En kabyle, la politesse ne passe pas par le vouvoiement (on tutoie tout le monde), mais par l’utilisation de termes affectueux ou de verbes spécifiques selon le nombre de personnes.

1. Demander pardon : « Excuse-moi »

Le verbe utilisé est Suref, qui signifie littéralement « passer outre » ou « pardonner ».

  • Asuf (Singulier) : Ssuref-iyi. (Pardonne-moi).
  • Asget (Pluriel) : Ssurefet-iyi. (Pardonnez-moi).

Variante authentique : On utilise aussi souvent « Ulac uɣilif » pour dire « Ce n’est pas grave » ou « Pas de souci » en réponse à une excuse.

2. S’il te plaît : « S’il te plaît »

Il n’y a pas de traduction mot à mot unique, on utilise souvent des expressions liées à la fraternité ou à la divinité (selon le contexte).

  • Di leɛnaya-k (à un homme) / Di leɛnaya-m (à une femme).
    • Sens : « Je m’en remets à ta protection / S’il te plaît ».
  • Ma ulac uɣilif : Littéralement « S’il n’y a pas d’inconvénient ». C’est la forme la plus polie et la plus neutre.

3. Dire merci : « Tanmirt »

Tanmirt est le mot authentique par excellence.
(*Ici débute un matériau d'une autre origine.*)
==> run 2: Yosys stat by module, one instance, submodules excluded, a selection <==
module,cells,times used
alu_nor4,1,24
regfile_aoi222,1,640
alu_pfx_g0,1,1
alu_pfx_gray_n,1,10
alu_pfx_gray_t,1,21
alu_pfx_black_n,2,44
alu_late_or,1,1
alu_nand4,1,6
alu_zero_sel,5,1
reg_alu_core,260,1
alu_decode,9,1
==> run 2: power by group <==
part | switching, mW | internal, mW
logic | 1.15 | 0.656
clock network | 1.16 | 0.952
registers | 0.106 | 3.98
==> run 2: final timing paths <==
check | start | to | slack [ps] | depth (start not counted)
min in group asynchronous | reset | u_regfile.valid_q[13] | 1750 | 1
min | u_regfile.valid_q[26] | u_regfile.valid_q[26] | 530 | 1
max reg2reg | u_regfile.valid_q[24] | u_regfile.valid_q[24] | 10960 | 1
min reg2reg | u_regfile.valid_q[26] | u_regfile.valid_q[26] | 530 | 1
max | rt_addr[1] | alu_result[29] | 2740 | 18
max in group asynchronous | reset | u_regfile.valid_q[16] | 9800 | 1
  • Tanmirt-ik : Merci à toi (homme).
  • Tanmirt-im : Merci à toi (femme).
  • Tanmirt-nwen : Merci à vous (pluriel).

4. Entrez / Prenez place

Si vous recevez quelqu’un :

  • Anf-ed (Asuf) / Anfet-ed (Asget) : « Entre / Entrez ».
  • Ssers (Asuf) / Ssersit (Asget) : « Pose-toi / Asseyez-vous ».